(390b) A Synthetic Biosensor to Determine Peroxisomal Acetyl-CoA Concentration for Compartmentalized Metabolic Engineering

Sub-cellular compartmentalization is used by all eukaryotes and some prokaryotes as a means to create favorable microenvironments for various metabolic reactions. These compartments can concentrate enzymes, separate competing metabolic reactions, and isolate toxic intermediates in metabolic pathways. Such advantages have been recently harnessed by metabolic engineers to improve the production of various high-value chemicals via compartmentalized metabolic engineering. However, one challenge in compartmentalized metabolic engineering is to determine key metabolite level in these compartments.

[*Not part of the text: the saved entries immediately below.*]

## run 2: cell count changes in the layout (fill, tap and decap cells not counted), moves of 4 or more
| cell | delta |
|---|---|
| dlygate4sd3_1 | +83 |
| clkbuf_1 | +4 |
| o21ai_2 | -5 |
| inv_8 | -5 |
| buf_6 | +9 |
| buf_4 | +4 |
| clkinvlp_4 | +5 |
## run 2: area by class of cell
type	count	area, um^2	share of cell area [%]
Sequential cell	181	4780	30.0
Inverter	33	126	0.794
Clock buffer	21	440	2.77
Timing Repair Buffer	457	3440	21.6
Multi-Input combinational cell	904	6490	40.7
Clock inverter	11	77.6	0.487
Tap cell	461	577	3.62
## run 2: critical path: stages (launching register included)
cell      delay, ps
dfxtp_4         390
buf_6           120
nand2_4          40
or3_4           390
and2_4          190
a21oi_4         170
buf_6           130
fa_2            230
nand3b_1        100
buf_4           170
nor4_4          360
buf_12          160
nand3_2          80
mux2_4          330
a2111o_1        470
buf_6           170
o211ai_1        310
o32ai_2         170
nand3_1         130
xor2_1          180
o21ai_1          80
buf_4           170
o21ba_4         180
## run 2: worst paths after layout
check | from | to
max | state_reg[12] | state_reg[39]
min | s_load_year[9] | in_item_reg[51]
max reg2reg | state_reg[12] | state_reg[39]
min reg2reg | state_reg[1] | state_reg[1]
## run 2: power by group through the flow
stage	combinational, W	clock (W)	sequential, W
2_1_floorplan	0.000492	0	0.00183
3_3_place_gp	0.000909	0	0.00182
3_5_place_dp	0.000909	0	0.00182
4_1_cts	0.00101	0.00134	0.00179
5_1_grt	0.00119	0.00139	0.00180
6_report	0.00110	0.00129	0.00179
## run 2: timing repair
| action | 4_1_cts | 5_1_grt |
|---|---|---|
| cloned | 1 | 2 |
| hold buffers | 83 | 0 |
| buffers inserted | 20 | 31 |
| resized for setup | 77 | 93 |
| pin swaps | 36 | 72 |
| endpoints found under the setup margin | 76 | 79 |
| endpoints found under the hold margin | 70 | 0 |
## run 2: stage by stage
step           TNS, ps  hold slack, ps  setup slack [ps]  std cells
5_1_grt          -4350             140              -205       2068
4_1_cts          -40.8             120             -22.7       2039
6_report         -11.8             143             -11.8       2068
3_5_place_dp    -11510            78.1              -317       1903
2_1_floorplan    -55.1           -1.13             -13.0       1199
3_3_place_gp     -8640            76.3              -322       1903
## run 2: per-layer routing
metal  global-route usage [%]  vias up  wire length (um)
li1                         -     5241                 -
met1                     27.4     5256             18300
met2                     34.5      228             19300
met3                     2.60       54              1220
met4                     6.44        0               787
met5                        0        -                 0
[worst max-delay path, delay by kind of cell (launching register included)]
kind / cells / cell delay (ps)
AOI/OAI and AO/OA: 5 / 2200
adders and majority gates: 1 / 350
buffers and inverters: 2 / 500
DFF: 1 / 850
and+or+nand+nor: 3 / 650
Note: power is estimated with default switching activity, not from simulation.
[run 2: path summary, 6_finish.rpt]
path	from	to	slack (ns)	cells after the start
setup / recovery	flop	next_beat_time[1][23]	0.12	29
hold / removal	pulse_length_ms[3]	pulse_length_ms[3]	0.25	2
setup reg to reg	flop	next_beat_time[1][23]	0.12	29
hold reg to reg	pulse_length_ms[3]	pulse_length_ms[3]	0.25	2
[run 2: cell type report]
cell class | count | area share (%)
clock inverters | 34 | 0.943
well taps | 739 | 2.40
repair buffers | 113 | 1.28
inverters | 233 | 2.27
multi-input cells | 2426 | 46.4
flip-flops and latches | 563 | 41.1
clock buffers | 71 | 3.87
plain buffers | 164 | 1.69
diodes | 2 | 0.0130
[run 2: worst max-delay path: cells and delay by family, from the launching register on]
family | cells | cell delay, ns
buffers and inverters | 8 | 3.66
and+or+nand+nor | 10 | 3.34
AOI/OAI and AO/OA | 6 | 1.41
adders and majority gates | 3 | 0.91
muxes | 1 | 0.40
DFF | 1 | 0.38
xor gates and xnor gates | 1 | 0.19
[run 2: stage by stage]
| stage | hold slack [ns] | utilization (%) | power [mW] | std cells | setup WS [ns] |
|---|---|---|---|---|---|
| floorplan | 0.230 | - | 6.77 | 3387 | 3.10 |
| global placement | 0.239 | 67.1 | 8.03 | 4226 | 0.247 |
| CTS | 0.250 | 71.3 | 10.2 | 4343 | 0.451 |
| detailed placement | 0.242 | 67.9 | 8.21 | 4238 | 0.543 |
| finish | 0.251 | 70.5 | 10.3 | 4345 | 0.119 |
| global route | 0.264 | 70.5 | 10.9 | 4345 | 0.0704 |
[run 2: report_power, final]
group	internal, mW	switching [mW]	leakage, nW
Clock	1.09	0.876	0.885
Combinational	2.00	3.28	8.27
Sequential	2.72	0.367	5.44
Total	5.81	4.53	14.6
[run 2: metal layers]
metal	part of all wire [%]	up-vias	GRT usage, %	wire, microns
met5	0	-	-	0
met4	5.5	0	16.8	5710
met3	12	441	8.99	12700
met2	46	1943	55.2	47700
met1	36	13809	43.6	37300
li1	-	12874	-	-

Conventional techniques such as metabolomics analysis and transcription-based biosensors could only reflect cytosolic metabolite concentration instead of compartmental metabolite concentration. To this end, we developed a synthetic biosensor to determine a key metabolite, i.e., acetyl-CoA, in a representative compartment of yeast, i.e., peroxisome. This synthetic biosensor used highly efficient enzyme re-localization via PTS1 signal peptides to construct a metabolic pathway in peroxisome, which solely converted peroxisomal acetyl-CoA to polyhydroxybutyrate (PHB) via three enzymes, phaA phaB and phaC. By quantifying the PHB level in yeast, we successfully determined peroxisomal acetyl-CoA level under various culture conditions. We next demonstrated our biosensor by screening a library of single knockout yeast mutants and identified one yeast mutant, ΔRPD3, which had elevated level of peroxisomal acetyl-CoA compared to wild type yeast. We expect our synthetic biosensors can be widely used to deepen our understanding of sub-cellular compartmental metabolism and facilitate the “design-build-test” cycle of compartmentalized metabolic engineering.